This design comes from an exercise in tuning for small area, a short achievable clock period and few clock cycles per item on the open sky130 flow, not from production work.
Only simulation tests tie the RTL to the original design; equivalence was not proved.

File: flow/design.v
module nb_pre (
    input  wire [72:0] s_acc,
    input  wire [72:0] c_acc,
    input  wire          first,
    input  wire   [62:0] w,
    input  wire [7:0] dig,
    output wire [72:0] pre_s,
    output wire [72:0] pre_c
);
    wire bd_one0 = dig[0] ^ 1'b0;
    wire bd_two0 = (dig[1] & ~dig[0] & ~1'b0) | (~dig[1] & dig[0] & 1'b0);
    wire bd_neg0 = dig[1];
    wire bd_one1 = dig[2] ^ dig[1];
    wire bd_two1 = (dig[3] & ~dig[2] & ~dig[1]) | (~dig[3] & dig[2] & dig[1]);
    wire bd_neg1 = dig[3];
    wire bd_one2 = dig[4] ^ dig[3];
    wire bd_two2 = (dig[5] & ~dig[4] & ~dig[3]) | (~dig[5] & dig[4] & dig[3]);
    wire bd_neg2 = dig[5];
    wire bd_one3 = dig[6] ^ dig[5];
    wire bd_two3 = (dig[7] & ~dig[6] & ~dig[5]) | (~dig[7] & dig[6] & dig[5]);
    wire bd_neg3 = dig[7];
    wire bd_one4 = 1'b0 ^ dig[7];
    wire bd_two4 = (1'b0 & ~1'b0 & ~dig[7]) | (~1'b0 & 1'b0 & dig[7]);
    wire bd_neg4 = 1'b0;
    wire [72:0] wd0_m = ({73{bd_one0}} & {10'd0, w}) | ({73{bd_two0}} & ({10'd0, w} << 1));
    wire [72:0] wd0 = (wd0_m ^ {73{bd_neg0}}) << 0;
    wire [72:0] wd1_m = ({73{bd_one1}} & {10'd0, w}) | ({73{bd_two1}} & ({10'd0, w} << 1));
    wire [72:0] wd1 = (wd1_m ^ {73{bd_neg1}}) << 2;
    wire [72:0] wd2_m = ({73{bd_one2}} & {10'd0, w}) | ({73{bd_two2}} & ({10'd0, w} << 1));
    wire [72:0] wd2 = (wd2_m ^ {73{bd_neg2}}) << 4;
    wire [72:0] wd3_m = ({73{bd_one3}} & {10'd0, w}) | ({73{bd_two3}} & ({10'd0, w} << 1));
    wire [72:0] wd3 = (wd3_m ^ {73{bd_neg3}}) << 6;
    wire [72:0] wd4_m = ({73{bd_one4}} & {10'd0, w}) | ({73{bd_two4}} & ({10'd0, w} << 1));
    wire [72:0] wd4 = (wd4_m ^ {73{bd_neg4}}) << 8;
    wire [7:0] wd_cor = {1'b0, bd_neg3, 1'b0, bd_neg2, 1'b0, bd_neg1, 1'b0, bd_neg0};
    wire [72:0] row_s = {(first ? 65'd0 : s_acc[64:0]), wd_cor};
    wire [72:0] row_c = {(first ? 65'd0 : c_acc[64:0]), 8'd0};
    wire [72:0] pre_l0_s0 = row_s ^ row_c ^ wd0;
    wire [72:0] pre_l0_c0_m = (row_s & row_c) | (row_s & wd0) | (row_c & wd0);
    wire [72:0] pre_l0_c0 = {pre_l0_c0_m[71:0], 1'b0};
    wire [72:0] pre_l0_s1 = wd1 ^ wd2 ^ wd3;
    wire [72:0] pre_l0_c1_m = (wd1 & wd2) | (wd1 & wd3) | (wd2 & wd3);
    wire [72:0] pre_l0_c1 = {pre_l0_c1_m[71:0], 1'b0};
    wire [72:0] pre_l1_s0 = pre_l0_s0 ^ pre_l0_c0 ^ pre_l0_s1;
    wire [72:0] pre_l1_c0_m = (pre_l0_s0 & pre_l0_c0) | (pre_l0_s0 & pre_l0_s1) | (pre_l0_c0 & pre_l0_s1);
    wire [72:0] pre_l1_c0 = {pre_l1_c0_m[71:0], 1'b0};
    wire [72:0] pre_l2_s0 = pre_l1_s0 ^ pre_l1_c0 ^ pre_l0_c1;
    wire [72:0] pre_l2_c0_m = (pre_l1_s0 & pre_l1_c0) | (pre_l1_s0 & pre_l0_c1) | (pre_l1_c0 & pre_l0_c1);
    wire [72:0] pre_l2_c0 = {pre_l2_c0_m[71:0], 1'b0};
    wire [72:0] pre_l3_s0 = pre_l2_s0 ^ pre_l2_c0 ^ wd4;
    wire [72:0] pre_l3_c0_m = (pre_l2_s0 & pre_l2_c0) | (pre_l2_s0 & wd4) | (pre_l2_c0 & wd4);
    wire [72:0] pre_l3_c0 = {pre_l3_c0_m[71:0], 1'b0};
    assign pre_s = pre_l3_s0;
    assign pre_c = pre_l3_c0;
endmodule
Background: an optimization exercise with open tools, aiming at small area, a short achievable clock period and few clock cycles. Do not read the settings as production practice. The RTL was checked by simulation tests, not by an equivalence proof against the original design. No driver is modelled on the clock port, so clocking that relies on it looks cheaper here than on a real chip.

==> flow/design.v <==
module jc1_lane (
    input  wire       clk,
    input  wire       rst,         
    input  wire       cmd_valid,
    output wire       cmd_ready,
    input  wire [2:0] cmd_op,
    input  wire [7:0] cmd_data,
    output reg        res_valid,
    output reg  [7:0] res_data
);
    localparam OP_RESET  = 3'd0;
    localparam OP_STEP   = 3'd1;
    localparam OP_XOR    = 3'd2;
    localparam OP_WARMUP = 3'd3;
    localparam OP_PEEK_S = 3'd4;
    localparam OP_PEEK_P = 3'd5;
    localparam OP_PEEK_Q = 3'd6;
    function [7:0] add8(input [7:0] a, input [7:0] b, input cin);
        reg [7:0] g, pr, g1, p1, g2, p2, g3;
        begin
            g  = a & b;
            pr = a ^ b;
            g1 = g  | (pr & {g[6:0], cin});
            p1 = pr & {pr[6:0], 1'b1};
            g2 = g1 | (p1 & {g1[5:0], {2{cin}}});
            p2 = p1 & {p1[5:0], 2'b11};
            g3 = g2 | (p2 & {g2[3:0], {4{cin}}});
            add8 = pr ^ {g3[6:0], cin};
        end
    endfunction
    reg  [2047:0] ring;                        
    wire [7:0]    r0   = ring[7:0];
    wire [7:0]    r253 = ring[2031:2024];
    wire [7:0]    r254 = ring[2039:2032];
    reg        rst_r;
    reg  [7:0] B;                              
    reg  [7:0] p;
    reg  [7:0] dk;                             
    reg        al;                             
    reg        swp;                            
    reg        rdy;                            
    reg        ld;                             
    reg        s1v;
    reg  [2:0] s1op;
    reg        s1step;                         
    reg        s1peek;                         
    reg        s1warm;                         
    reg        s1rst;                          
    reg  [7:0] s1d;
    reg  [7:0] s1xm;                           
    reg        s2step;
    assign cmd_ready = rdy;
    wire fire      = s1v & (~s1step | al);
    wire fire_step = fire & s1step;
    wire last      = ~s1warm | (s1xm == 8'd254);
    wire done      = fire & last;
    wire clear     = rst_r | (fire & s1rst);
    wire [7:0] sv = r0;                        
    wire [7:0] t  = add8(sv, s1xm, 1'b1);
    wire [7:0] cs_s = dk ^ sv ^ s1xm;
    wire [7:0] cs_c = (dk & sv) | (dk & s1xm) | (sv & s1xm);
    wire [7:0] ks   = add8(cs_s, {cs_c[6:0], 1'b0}, 1'b0);
    wire [7:0] kp   = add8(s1d, ~B, 1'b0);
    wire [7:0] k    = s1peek ? kp : ks;
    wire [7:0] q_cur = add8(dk, p, 1'b1);
    wire       al_n  = clear | fire_step | (B == p);
    reg        s2resp;                         
    reg  [1:0] s2mode;                         
    reg  [7:0] s2x;
    reg  [7:0] s2tp;                           
    reg        s2fwd;                          
    reg  [7:0] s2k;                            
    wire [7:0] pa = 8'd1 << s2k[2:0];
    wire [7:0] pb = 8'd1 << s2k[5:3];
    wire [63:0] lo;
    wire [3:0]  hin = ~(4'd1 << s2k[7:6]);
    genvar gl;
    generate
        for (gl = 0; gl < 64; gl = gl + 1) begin : dec
            assign lo[gl] = pb[gl / 8] & pa[gl % 8];
        end
    endgenerate
    wire [7:0] sq;
    genvar gq, gb, gt;
    generate
        for (gb = 0; gb < 8; gb = gb + 1) begin : bitq
            wire [3:0] gsel;                   
            for (gq = 0; gq < 4; gq = gq + 1) begin : quad
                wire [21:0] n;                 
                wire [5:0]  o;                 
                wire [2:0]  m;                 
                for (gt = 0; gt < 21; gt = gt + 1) begin : term
                    jc1_aoi3 u (
                        .a0(lo[3*gt]),   .b0(ring[8*(64*gq+3*gt)+gb]),
                        .a1(lo[3*gt+1]), .b1(ring[8*(64*gq+3*gt+1)+gb]),
                        .a2(lo[3*gt+2]), .b2(ring[8*(64*gq+3*gt+2)+gb]),
                        .y(n[gt]));
                end
                jc1_nand2 u21 (.a(lo[63]), .b(ring[8*(64*gq+63)+gb]), .y(n[21]));
                jc1_nand4 u0 (.a(n[0]),  .b(n[1]),  .c(n[2]),  .d(n[3]),  .y(o[0]));
                jc1_nand4 u1 (.a(n[4]),  .b(n[5]),  .c(n[6]),  .d(n[7]),  .y(o[1]));
                jc1_nand4 u2 (.a(n[8]),  .b(n[9]),  .c(n[10]), .d(n[11]), .y(o[2]));
                jc1_nand4 u3 (.a(n[12]), .b(n[13]), .c(n[14]), .d(n[15]), .y(o[3]));
                jc1_nand3 u4 (.a(n[16]), .b(n[17]), .c(n[18]), .y(o[4]));
                jc1_nand3 u5 (.a(n[19]), .b(n[20]), .c(n[21]), .y(o[5]));
                jc1_nor2  u6 (.a(o[0]), .b(o[1]), .y(m[0]));
                jc1_nor2  u7 (.a(o[2]), .b(o[3]), .y(m[1]));
                jc1_nor2  u8 (.a(o[4]), .b(o[5]), .y(m[2]));
                jc1_a31oi u9 (.a1(m[0]), .a2(m[1]), .a3(m[2]), .b1(hin[gq]), .y(gsel[gq]));
            end
            assign sq[gb] = (gsel[0] | gsel[1]) | (gsel[2] | gsel[3]);
        end
    endgenerate
    wire [7:0] nb = ~B + 8'd1;
    wire kv = ~swp | (s2k > nb);
    reg        s3step;
    reg        s3resp;
    reg  [1:0] s3mode;
    reg  [7:0] s3x;
    reg  [7:0] s3tp;
    reg        s3fwd;
    reg        s3kv;
    reg  [7:0] s3sq;
    wire [7:0] sqf = s3fwd ? r253 : (s3kv ? s3sq : 8'd0);
    wire [7:0] r   = add8(s3tp, sqf, 1'b0);
    wire zero_in = clear | (swp & (B != 8'd0));
    always @(posedge clk) begin
        ring[2023:8]    <= ring[2031:16];
        ring[2031:2024] <= s3step ? r : r254;
        ring[2039:2032] <= ring[2047:2040];
        ring[2047:2040] <= fire_step ? t : r0;
        ring[7:0]       <= zero_in ? 8'd0 : ring[15:8];
    end
    wire new_step = (cmd_op == OP_STEP) | (cmd_op == OP_XOR) | (cmd_op == OP_WARMUP);
    always @(posedge clk) begin
        rst_r <= rst;
        if (clear) begin
            B   <= 8'd1;
            p   <= 8'd0;
            dk  <= 8'd255;
            al  <= 1'b1;
            swp <= 1'b1;
        end else begin
            B   <= B + 8'd1;
            if (fire_step) begin
                p  <= p + 8'd1;
                dk <= ks;
            end
            al  <= al_n;
            swp <= swp & (B != 8'd0);
        end
        if (rst) begin
            s1v <= 1'b0;
            rdy <= 1'b1;
            ld  <= 1'b1;
        end else if (ld) begin
            s1v <= cmd_valid;
            rdy <= ~cmd_valid | ~new_step | ((cmd_op != OP_WARMUP) & al_n);
            ld  <= ~cmd_valid | ~new_step | ((cmd_op != OP_WARMUP) & al_n);
        end else begin
            s1v <= ~done;
            rdy <= al_n & (~s1warm | ((s1xm + {7'd0, fire}) == 8'd254));
            ld  <= done | (al_n & (~s1warm | ((s1xm + {7'd0, fire}) == 8'd254)));
        end
        if (ld) begin
            s1op   <= cmd_op;
            s1step <= new_step;
            s1peek <= (cmd_op == OP_PEEK_S);
            s1warm <= (cmd_op == OP_WARMUP);
            s1rst  <= (cmd_op == OP_RESET);
            s1d    <= cmd_data;
            s1xm   <= (cmd_op == OP_STEP) ? cmd_data - 8'd1 : 8'hff;
        end else if (fire) begin
            s1xm   <= s1xm + 8'd1;
        end
        s2step <= ~rst & fire_step;
        s2resp <= ~rst & done;
        s2tp   <= t + p + 8'd1;
        s2fwd  <= (k == 8'd254) & s2step;
        s2k    <= k;
        case (s1op)
            OP_STEP:   begin s2mode <= 2'd1; s2x <= 8'd0;  end
            OP_XOR:    begin s2mode <= 2'd1; s2x <= s1d;   end
            OP_PEEK_S: begin s2mode <= 2'd2; s2x <= 8'd0;  end
            OP_PEEK_P: begin s2mode <= 2'd0; s2x <= p;     end
            OP_PEEK_Q: begin s2mode <= 2'd0; s2x <= q_cur; end
            default:   begin s2mode <= 2'd0; s2x <= 8'd0;  end
        endcase
        s3step <= ~rst & s2step;
        s3resp <= ~rst & s2resp;
        s3mode <= s2mode;
        s3x    <= s2x;
        s3tp   <= s2tp;
        s3fwd  <= s2fwd;
        s3kv   <= kv;
        s3sq   <= sq;
        res_valid <= ~rst & s3resp;
        res_data  <= (s3mode == 2'd1) ? (r ^ s3x) :
                     (s3mode == 2'd2) ? sqf : s3x;
    end
endmodule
━━━━━━━━━━━━━━━━
### WHAT IS REQUIRED
Proceeding from the line containing "g2 = g1 | (p1" through the line containing "r253 = ring[2031:2024];", transcribe the lines above exactly, both end lines included.

### WRITTEN REPLY
            g2 = g1 | (p1 & {g1[5:0], {2{cin}}});
            p2 = p1 & {p1[5:0], 2'b11};
            g3 = g2 | (p2 & {g2[3:0], {4{cin}}});
            add8 = pr ^ {g3[6:0], cin};
        end
    endfunction
    reg  [2047:0] ring;                        
    wire [7:0]    r0   = ring[7:0];
    wire [7:0]    r253 = ring[2031:2024];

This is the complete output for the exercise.